Crash course: Voltage, amperage, and resistance basics for solar installers (part 5)

Ohm's law is the only formula that matters on a solar job

V = I x R. Voltage equals current times resistance. Every PV calculation you run in the field traces back to this. Get it wrong and you undersize conductors, trip OCPDs, or melt MC4 connectors on a hot roof.

Power follows: P = V x I. On the DC side of a solar array, you are usually solving for current when you know module Vmp and Pmp from the spec sheet. On the AC side, you are sizing conductors against inverter output current per NEC 690.8(A)(3).

Memorize three rearrangements and stop reaching for the calculator on small jobs:

• I = V / R (current draw across a known load)
• R = V / I (troubleshooting a string with abnormal current)
• P = I squared x R (heat dissipation in a conductor or bad lug)

Voltage on a PV array is not what the label says

Module Voc on the data sheet is rated at STC, 25 degrees C cell temp. Real rooftops in January hit cell temps well below that, and Voc climbs. NEC 690.7 requires you to correct Voc for the lowest expected ambient temperature using either the manufacturer coefficient or Table 690.7(A).

Skip this and your string Voc can exceed the inverter max input or the 600V/1000V system rating. That is a code violation and a warranty void. Run the correction every time, even on a four-module residential string.

Tip: In northern climates, a 10-module string of 40V Voc modules can climb past 480V on a cold sunny morning. Always run the temp correction before you commit to a string size.

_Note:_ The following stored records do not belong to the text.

File: config.mk
export PLATFORM = sky130hd
export DESIGN_NAME = uom_out_ep
export DESIGN_NICKNAME = d
export VERILOG_FILES = /design/src/uom_pkg.sv /design/src/uom_fifo.sv /design/src/uom_out_ep.sv
export VERILOG_INCLUDE_DIRS = /design/src
export SDC_FILE = /design/constraint.sdc
export NUM_CORES = 1
export LEC_CHECK = 0
export BUFFER_PORTS_ARGS = -buffer_cell sky130_fd_sc_hd__buf_2
export CAP_MARGIN = 20
export CORE_MARGIN = 4
export CORE_UTILIZATION = 62
export CTS_CLUSTER_SIZE = 30
export DETAILED_ROUTE_END_ITERATION = 8
export PLACE_DENSITY_LB_ADDON = 0.12
export SETUP_SLACK_MARGIN = 0.2
export SLEW_MARGIN = 40
export SYNTH_ARGS = -nofsm -noshare
export SYNTH_HDL_FRONTEND = slang
export SYNTH_HIERARCHICAL = 1
export SYNTH_SLANG_ARGS = --single-unit
File: constraint.sdc
create_clock -name clk -period 6.4 [get_ports clk]
set_clock_uncertainty 0.15 [all_clocks]
set_input_delay 1.92 -clock clk [delete_from_list [all_inputs] [get_ports clk]]
set_output_delay 1.92 -clock clk [all_outputs]
set_load 0.03 [all_outputs]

Amperage: where conductors actually fail

PV source circuit current is Isc x 1.25 per NEC 690.8(A)(1). Then you apply another 1.25 for continuous duty per 690.8(B)(1), giving you 156 percent of Isc as your minimum conductor ampacity before temperature and conduit fill derates.

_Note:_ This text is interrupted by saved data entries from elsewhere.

**src/pkg/async_serial_params.svh**
```systemverilog
// Offsets, field positions, reset values and timing counts of the serial unit.
// Assumes it is included once by bare name from each of the two modules.
`ifndef ASYNC_SERIAL_PARAMS_SVH
`define ASYNC_SERIAL_PARAMS_SVH

// ----------------------------------------------------------------------
// Register offsets
// ----------------------------------------------------------------------
`define OFF_IRQ_ENABLES 3'h0
`define OFF_IRQ_FLAGS 3'h1
`define OFF_RX_CTRL 3'h2
`define OFF_BAUD_DIV 3'h3
`define OFF_TX_HOLD 3'h4
`define OFF_TX_CTRL 3'h5
`define OFF_RX_DATA 3'h6
`define OFF_IRQ_CTRL 3'h7

// ----------------------------------------------------------------------
// Field positions
// ----------------------------------------------------------------------
`define BIT_RX_IRQ 5
`define BIT_TX_IRQ 4
`define BIT_GLOBAL_IE 7
`define BIT_PERIPH_IE 6
`define BIT_CLK_SRC 7
`define BIT_TX_NINE 6
`define BIT_TX_EN 5
`define BIT_SYNC 4
`define BIT_HIGH_SPEED 2
`define BIT_SHIFT_EMPTY 1
`define BIT_TX_NINTH 0
`define BIT_PORT_EN 7
`define BIT_RX_NINE 6
`define BIT_RX_CONT 4
`define BIT_FRAME_ERR 2
`define BIT_OVERRUN 1
`define BIT_RX_NINTH 0

// ----------------------------------------------------------------------
// Reset values and timing counts
// ----------------------------------------------------------------------
`define RST_BYTE 8'h00
`define RST_TX_CTRL 8'h02
`define TICKS_PER_BIT 5'h10
`define TICKS_HALF_BIT 5'h08
`define LOW_SPEED_PRESCALE 2'h3

`endif

```
**src/pkg/async_serial_pkg.sv**
```systemverilog
// Types shared by the serial unit and its baud tick generator.
// Assumes the parameter header is on the include path.
package async_serial_pkg;

    // One received character with its framing error status.
    typedef struct packed {
        logic frame_err;
        logic [8:0] data;
    } rx_entry_t;

    // Transmit shifter states.
    typedef enum logic [0:0] {
        TX_IDLE,
        TX_SHIFT
    } tx_state_t;

    // Receive data recovery states.
    typedef enum logic [1:0] {
        RX_HUNT,
        RX_START,
        RX_DATA,
        RX_STOP
    } rx_state_t;

endpackage : async_serial_pkg

```
**src/hw/baud_tick_gen.sv**
```systemverilog
// Sixteen-times baud tick generator for the serial unit.
// Assumes a synchronously released active-low reset copy from the parent.
`timescale 1ns/1ps
`include "async_serial_params.svh"

module baud_tick_gen
    import async_serial_pkg::*;
#(
    parameter int DIV_W = 8
) (
    input wire logic i_clk,
    input wire logic i_rst_n,
    input wire logic i_enable,
    input wire logic i_high_speed,
    input wire logic [DIV_W-1:0] i_divisor,
    output logic o_tick
);

    logic [DIV_W-1:0] cnt_reg;
    logic [1:0] pre_reg;
    logic tick_reg;
    wire cnt_zero = (cnt_reg == '0);
    wire pre_done = i_high_speed || (pre_reg == `LOW_SPEED_PRESCALE);

    // Divide by divisor plus one, then by four more in low-speed mode.
    always_ff @(posedge i_clk or negedge i_rst_n) begin
        if (!i_rst_n) begin
            cnt_reg <= '0;
            pre_reg <= 2'h0;
            tick_reg <= 1'b0;
        end else if (!i_enable) begin
            cnt_reg <= '0;
            pre_reg <= 2'h0;
            tick_reg <= 1'b0;
        end else begin
            cnt_reg <= cnt_zero ? i_divisor : cnt_reg - 1'b1;
            if (cnt_zero) begin
                pre_reg <= pre_done ? 2'h0 : pre_reg + 2'h1;
            end
            tick_reg <= cnt_zero && pre_done;
        end
    end

    assign o_tick = tick_reg;

endmodule : baud_tick_gen

```
**src/hw/async_serial_tx_rx.sv**
```systemverilog
// Asynchronous transmitter and receiver of the addressable serial unit.
// Assumes a register master with one-cycle strobes and pins synchronous
// to i_clk; the ninth receive bit and queue are read before the data.
//
// Decided for this implementation: the placing of the registers and the address-and-strobe port.
`timescale 1ns/1ps
`include "async_serial_params.svh"

module async_serial_tx_rx
    import async_serial_pkg::*;
#(
    parameter int DIV_W = 8
) (
    input wire logic i_clk,
    input wire logic i_resetn,
    input wire logic [2:0] i_addr,
    input wire logic [7:0] i_wr_data,
    input wire logic i_wr,
    input wire logic i_rd,
    output logic [7:0] o_rd_data,
    input wire logic i_rx_pin,
    input wire logic i_gpio_rx_out,
    input wire logic i_gpio_rx_dir_n,
    input wire logic i_gpio_tx_out,
    input wire logic i_gpio_tx_dir_n,
    output logic o_rx_pin_out,
    output logic o_rx_pin_oe_n,
    output logic o_tx_pin_out,
    output logic o_tx_pin_oe_n,
    output logic o_tx_irq,
    output logic o_rx_irq
);

    // ------------------------------------------------------------------
    // Reset release
    // ------------------------------------------------------------------
    logic rst_meta_reg;
    logic rst_n;

    // Release the asynchronous reset through two flip-flops.
    always_ff @(posedge i_clk or negedge i_resetn) begin
        if (!i_resetn) begin
            rst_meta_reg <= 1'b0;
            rst_n <= 1'b0;
        end else begin
            rst_meta_reg <= 1'b1;
            rst_n <= rst_meta_reg;
        end
    end

    // ------------------------------------------------------------------
    // Register decode
    // ------------------------------------------------------------------
    logic [7:0] irq_en_reg;
    logic [7:0] irq_ctrl_reg;
    logic [7:0] tx_ctrl_reg;
    logic [7:0] rx_ctrl_reg;
    logic [7:0] baud_div_reg;
    logic tx_flag_reg;
    logic shift_empty_reg;
    logic overrun_reg;

    wire wr_irq_en = i_wr && (i_addr == `OFF_IRQ_ENABLES);
    wire wr_irq_ctrl = i_wr && (i_addr == `OFF_IRQ_CTRL);
    wire wr_tx_ctrl = i_wr && (i_addr == `OFF_TX_CTRL);
    wire wr_rx_ctrl = i_wr && (i_addr == `OFF_RX_CTRL);
    wire wr_baud = i_wr && (i_addr == `OFF_BAUD_DIV);
    wire wr_hold = i_wr && (i_addr == `OFF_TX_HOLD);
    wire rd_data = i_rd && (i_addr == `OFF_RX_DATA);

    wire port_en = rx_ctrl_reg[`BIT_PORT_EN];
    wire sync_mode = tx_ctrl_reg[`BIT_SYNC];
    wire tx_en = tx_ctrl_reg[`BIT_TX_EN] && port_en && !sync_mode;
    wire rx_en = rx_ctrl_reg[`BIT_RX_CONT] && !sync_mode && port_en;

    // Writable control registers; status bits are masked out on writes.
    always_ff @(posedge i_clk or negedge rst_n) begin
        if (!rst_n) begin
            irq_en_reg <= `RST_BYTE;
            irq_ctrl_reg <= `RST_BYTE;
            tx_ctrl_reg <= `RST_BYTE;
            rx_ctrl_reg <= `RST_BYTE;
            baud_div_reg <= `RST_BYTE;
        end else begin
            if (wr_irq_en) irq_en_reg <= i_wr_data;
            if (wr_irq_ctrl) irq_ctrl_reg <= i_wr_data;
            if (wr_tx_ctrl) tx_ctrl_reg <= i_wr_data & 8'hf5;
            if (wr_rx_ctrl) rx_ctrl_reg <= i_wr_data & 8'hd0;
            if (wr_baud) baud_div_reg <= i_wr_data;
        end
    end

    // ------------------------------------------------------------------
    // Baud tick
    // ------------------------------------------------------------------
    logic tick;

    // One shared sixteen-times tick paces both directions.
    baud_tick_gen #(
        .DIV_W(DIV_W)
    ) u_baud (
        .i_clk(i_clk),
        .i_rst_n(rst_n),
        .i_enable(port_en),
        .i_high_speed(tx_ctrl_reg[`BIT_HIGH_SPEED]),
        .i_divisor(baud_div_reg[DIV_W-1:0]),
        .o_tick(tick)
    );

    // ------------------------------------------------------------------
    // Transmitter
    // ------------------------------------------------------------------
    tx_state_t tx_state_reg;
    logic [10:0] tx_shift_reg;
    logic [3:0] tx_bits_reg;
    logic [4:0] tx_ticks_reg;
    logic [8:0] hold_data_reg;
    logic hold_full_reg;
    logic tx_line_reg;

    wire tx_nine = tx_ctrl_reg[`BIT_TX_NINE];
    wire [8:0] wr_char = {tx_ctrl_reg[`BIT_TX_NINTH], i_wr_data};
    wire bit_done = tick && (tx_ticks_reg == `TICKS_PER_BIT - 5'h1);
    wire frame_done = bit_done && (tx_bits_reg == 4'h1);
    wire shifter_free = (tx_state_reg == TX_IDLE) || frame_done;
    wire load_now = tx_en && wr_hold && shifter_free && !hold_full_reg;
    wire load_held = tx_en && hold_full_reg && shifter_free;
    wire [8:0] load_char = load_held ? hold_data_reg : wr_char;
    wire load_go = load_now || load_held;
    // Stop, optional ninth bit, data, start; shifted out from bit zero.
    wire [10:0] load_frame = tx_nine ? {1'b1, load_char, 1'b0}
                                     : {2'b11, load_char[7:0], 1'b0};
    wire [3:0] load_bits = tx_nine ? 4'hb : 4'ha;

    // Holding register: a write lands here while the shifter is busy and this register is empty, or as the held character moves into it.
    always_ff @(posedge i_clk or negedge rst_n) begin
        if (!rst_n) begin
            hold_data_reg <= 9'h000;
            hold_full_reg <= 1'b0;
        end else if (!tx_en) begin
            hold_full_reg <= 1'b0;
        end else if (wr_hold && !load_now && !(hold_full_reg && !load_held)) begin
            hold_data_reg <= wr_char;
            hold_full_reg <= 1'b1;
        end else if (load_held) begin
            hold_full_reg <= 1'b0;
        end
    end

    // Shifter state, bit and tick counters.
    always_ff @(posedge i_clk or negedge rst_n) begin
        if (!rst_n) begin
            tx_state_reg <= TX_IDLE;
            tx_shift_reg <= 11'h7ff;
            tx_bits_reg <= 4'h0;
            tx_ticks_reg <= 5'h00;
        end else if (!tx_en) begin
            tx_state_reg <= TX_IDLE;
            tx_shift_reg <= 11'h7ff;
        end else if (load_go) begin
            tx_state_reg <= TX_SHIFT;
            tx_shift_reg <= load_frame;
            tx_bits_reg <= load_bits;
            tx_ticks_reg <= 5'h00;
        end else begin
            case (tx_state_reg)
                TX_IDLE: begin
                    tx_ticks_reg <= 5'h00;
                end
                TX_SHIFT: begin
                    if (frame_done) begin
                        tx_state_reg <= TX_IDLE;
                    end else if (bit_done) begin
                        tx_shift_reg <= {1'b1, tx_shift_reg[10:1]};
                        tx_bits_reg <= tx_bits_reg - 4'h1;
                        tx_ticks_reg <= 5'h00;
                    end else if (tick) begin
                        tx_ticks_reg <= tx_ticks_reg + 5'h01;
                    end
                end
                default: begin
                    tx_state_reg <= TX_IDLE;
                end
            endcase
        end
    end

    // Line level, shift-empty status and the buffer-empty flag.
    always_ff @(posedge i_clk or negedge rst_n) begin
        if (!rst_n) begin
            tx_line_reg <= 1'b1;
            shift_empty_reg <= 1'b1;
            tx_flag_reg <= 1'b0;
        end else begin
            tx_line_reg <= (tx_state_reg == TX_SHIFT) ? tx_shift_reg[0]
                                                      : 1'b1;
            shift_empty_reg <= (tx_state_reg == TX_IDLE);
            tx_flag_reg <= tx_en && !hold_full_reg;
        end
    end

    // ------------------------------------------------------------------
    // Receiver
    // ------------------------------------------------------------------
    rx_state_t rx_state_reg;
    logic [2:0] rx_win_reg;
    logic rx_prev_reg;
    logic [4:0] rx_ticks_reg;
    logic [3:0] rx_bits_reg;
    logic [8:0] rx_shift_reg;
    rx_entry_t fifo_reg [2];
    logic fifo_head_reg;
    logic [1:0] fifo_count_reg;

    wire rx_line = port_en ? i_rx_pin : 1'b1;
    wire rx_nine = rx_ctrl_reg[`BIT_RX_NINE];
    // Two of three recent tick samples decide the bit.
    wire rx_vote = (rx_win_reg[0] & rx_win_reg[1]) |
                   (rx_win_reg[1] & rx_win_reg[2]) |
                   (rx_win_reg[0] & rx_win_reg[2]);
    wire rx_fall = tick && rx_prev_reg && !rx_line;
    wire at_half = tick && (rx_ticks_reg == `TICKS_HALF_BIT - 5'h1);
    wire at_full = tick && (rx_ticks_reg == `TICKS_PER_BIT - 5'h1);
    wire [8:0] rx_char = rx_nine ? rx_shift_reg : {1'b0, rx_shift_reg[8:1]};
    wire rx_done = (rx_state_reg == RX_STOP) && at_full;
    wire fifo_full = (fifo_count_reg == 2'h2);
    wire pop = rd_data && (fifo_count_reg != 2'h0);
    wire push = rx_done && rx_en && !fifo_full && !overrun_reg;
    wire over_hit = rx_done && rx_en && fifo_full;
    wire fifo_tail = fifo_head_reg ^ fifo_count_reg[0];
    rx_entry_t top;
    rx_entry_t new_entry;

    assign top = fifo_reg[fifo_head_reg];
    assign new_entry = '{frame_err: !rx_vote, data: rx_char};

    // Data recovery: tick window, edge hunt, centre sampling.
    always_ff @(posedge i_clk or negedge rst_n) begin
        if (!rst_n) begin
            rx_state_reg <= RX_HUNT;
            rx_win_reg <= 3'h7;
            rx_prev_reg <= 1'b1;
            rx_ticks_reg <= 5'h00;
            rx_bits_reg <= 4'h0;
            rx_shift_reg <= 9'h000;
        end else if (!rx_en) begin
            rx_state_reg <= RX_HUNT;
            rx_prev_reg <= 1'b1;
        end else begin
            if (tick) begin
                rx_win_reg <= {rx_win_reg[1:0], rx_line};
                rx_prev_reg <= rx_line;
                rx_ticks_reg <= rx_ticks_reg + 5'h01;
            end
            case (rx_state_reg)
                RX_HUNT: begin
                    if (rx_fall && !overrun_reg) begin
                        rx_state_reg <= RX_START;
                        rx_ticks_reg <= 5'h00;
                    end
                end
                RX_START: begin
                    if (at_half) begin
                        rx_ticks_reg <= 5'h00;
                        rx_bits_reg <= rx_nine ? 4'h9 : 4'h8;
                        rx_state_reg <= rx_vote ? RX_HUNT : RX_DATA;
                    end
                end
                RX_DATA: begin
                    if (at_full) begin
                        rx_ticks_reg <= 5'h00;
                        rx_shift_reg <= {rx_vote, rx_shift_reg[8:1]};
                        rx_bits_reg <= rx_bits_reg - 4'h1;
                        if (rx_bits_reg == 4'h1) rx_state_reg <= RX_STOP;
                    end
                end
                RX_STOP: begin
                    if (at_full) rx_state_reg <= RX_HUNT;
                end
                default: begin
                    rx_state_reg <= RX_HUNT;
                end
            endcase
        end
    end

    // Two-entry queue of stored characters, one cell per entry.
    generate
        for (genvar i = 0; i < 2; i++) begin : g_fifo
            always_ff @(posedge i_clk or negedge rst_n) begin
                if (!rst_n) begin
                    fifo_reg[i] <= '0;
                end else if (push && (fifo_tail == 1'(i))) begin
                    fifo_reg[i] <= new_entry;
                end
            end
        end
    endgenerate

    // Queue pointers and overrun status; a clear of port or receiver wins.
    always_ff @(posedge i_clk or negedge rst_n) begin
        if (!rst_n) begin
            fifo_head_reg <= 1'b0;
            fifo_count_reg <= 2'h0;
            overrun_reg <= 1'b0;
        end else if (!port_en) begin
            fifo_head_reg <= 1'b0;
            fifo_count_reg <= 2'h0;
            overrun_reg <= 1'b0;
        end else begin
            if (pop) fifo_head_reg <= !fifo_head_reg;
            fifo_count_reg <= fifo_count_reg + {1'b0, push}
                              - {1'b0, pop};
            if (!rx_ctrl_reg[`BIT_RX_CONT]) begin
                overrun_reg <= 1'b0;
            end else if (over_hit) begin
                overrun_reg <= 1'b1;
            end
        end
    end

    // ------------------------------------------------------------------
    // Read-back, flags and interrupt requests
    // ------------------------------------------------------------------
    wire rx_flag = rx_en && (fifo_count_reg != 2'h0);
    wire irq_gate = irq_ctrl_reg[`BIT_GLOBAL_IE] && irq_ctrl_reg[`BIT_PERIPH_IE];
    wire [7:0] flags_view = {2'b00, rx_flag, tx_flag_reg, 4'h0};
    wire [7:0] tx_ctrl_view = (tx_ctrl_reg & 8'hf5) |
                              {6'h00, shift_empty_reg, 1'b0};
    wire [7:0] rx_ctrl_view = (rx_ctrl_reg & 8'hd0) |
                              {5'h00, top.frame_err && rx_flag,
                               overrun_reg, top.data[8] && rx_flag};
    wire [7:0] rd_mux =
        (i_addr == `OFF_IRQ_ENABLES) ? irq_en_reg :
        (i_addr == `OFF_IRQ_FLAGS) ? flags_view :
        (i_addr == `OFF_RX_CTRL) ? rx_ctrl_view :
        (i_addr == `OFF_BAUD_DIV) ? baud_div_reg :
        (i_addr == `OFF_TX_CTRL) ? tx_ctrl_view :
        (i_addr == `OFF_RX_DATA) ? (rx_flag ? top.data[7:0] : 8'h00) :
        (i_addr == `OFF_IRQ_CTRL) ? irq_ctrl_reg : 8'h00;

    logic [7:0] rd_data_reg;
    logic tx_irq_reg;
    logic rx_irq_reg;

    // Read data in the cycle after the strobe; interrupt requests.
    always_ff @(posedge i_clk or negedge rst_n) begin
        if (!rst_n) begin
            rd_data_reg <= 8'h00;
            tx_irq_reg <= 1'b0;
            rx_irq_reg <= 1'b0;
        end else begin
            rd_data_reg <= i_rd ? rd_mux : 8'h00;
            tx_irq_reg <= irq_gate && irq_en_reg[`BIT_TX_IRQ]
                          && tx_flag_reg;
            rx_irq_reg <= irq_gate && irq_en_reg[`BIT_RX_IRQ]
                          && rx_flag;
        end
    end

    // ------------------------------------------------------------------
    // Pin control
    // ------------------------------------------------------------------
    logic tx_pin_reg;
    logic tx_oe_n_reg;
    logic rx_pin_reg;
    logic rx_oe_n_reg;

    // Port enable takes the pins away from the general-purpose port.
    always_ff @(posedge i_clk or negedge rst_n) begin
        if (!rst_n) begin
            tx_pin_reg <= 1'b1;
            tx_oe_n_reg <= 1'b1;
            rx_pin_reg <= 1'b1;
            rx_oe_n_reg <= 1'b1;
        end else begin
            tx_pin_reg <= port_en ? tx_line_reg : i_gpio_tx_out;
            tx_oe_n_reg <= port_en ? 1'b0 : i_gpio_tx_dir_n;
            rx_pin_reg <= i_gpio_rx_out;
            rx_oe_n_reg <= port_en ? 1'b1 : i_gpio_rx_dir_n;
        end
    end

    assign o_rd_data = rd_data_reg;
    assign o_tx_pin_out = tx_pin_reg;
    assign o_tx_pin_oe_n = tx_oe_n_reg;
    assign o_rx_pin_out = rx_pin_reg;
    assign o_rx_pin_oe_n = rx_oe_n_reg;
    assign o_tx_irq = tx_irq_reg;
    assign o_rx_irq = rx_irq_reg;

endmodule : async_serial_tx_rx

```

That is the number that catches new installers. A 10A Isc module does not get a 10A wire. It gets a conductor rated for at least 15.6A after derating, which on a hot rooftop in conduit usually pushes you to 12 AWG minimum, sometimes 10 AWG.

1. Start with Isc from the module spec sheet.
2. Multiply by 1.56 for the calculated circuit current.
3. Apply Table 310.15(B)(1) ambient correction for rooftop temps.
4. Apply Table 310.15(C)(1) conduit fill adjustment.
5. Compare against 75C column ampacity in Table 310.16 for terminations.

Resistance: the silent killer on long DC runs

Resistance is fixed by conductor material, length, and cross-section. On long roof-to-inverter runs, voltage drop eats production. Industry practice is to keep DC voltage drop under 2 percent, AC under 3 percent, total system under 5 percent. NEC 210.19 informational notes back this up for branch circuits.

The math: Vdrop = 2 x L x I x R per 1000 ft, where R is from Chapter 9 Table 8. Double the length because current goes out and back. On a 150 foot run at 10A with 10 AWG copper, you are looking at roughly 3.7V drop on a 400V string. That is under 1 percent and acceptable.

Push the same current through 12 AWG and the drop nearly doubles. Push 200 feet at 15A and you are upsizing to 8 AWG to stay legal and keep the homeowner from losing kWh every year.

Where electricians blow the calculation

The most common field mistake is using Imp instead of Isc when sizing source circuit conductors. Imp is the operating current at maximum power. Isc is the worst-case short circuit current and is what 690.8 requires. Use Isc, every time.

Second most common: forgetting that 690.8(A)(1) and 690.8(B) stack. The 1.25 factors are not either/or. They multiply. 156 percent of Isc is your starting ampacity, before any derate.

Tip: If you find yourself arguing with an inspector about why your 12 AWG is too small on a 9.5A Isc module, walk through the 1.25 x 1.25 math out loud. Nine times out of ten they nod and you both move on.

Quick field reference

Tape this inside your van door. These are the numbers you reach for daily on a residential or light commercial PV install.

• Conductor sizing current: Isc x 1.56 (690.8(A)(1) and (B)(1))
• Inverter output current: nameplate continuous output x 1.25 (690.8(A)(3))
• Voc cold correction: per 690.7 and Table 690.7(A)
• DC voltage drop target: under 2 percent
• AC voltage drop target: under 3 percent
• Rooftop ambient adder: see 310.15(B)(2) for raceways above roof
• OCPD sizing: not less than 125 percent of Isc, rounded up to standard size per 240.6

Run the numbers before you pull wire. A five minute spec sheet check beats a callback to swap conductors after the inspector red tags you.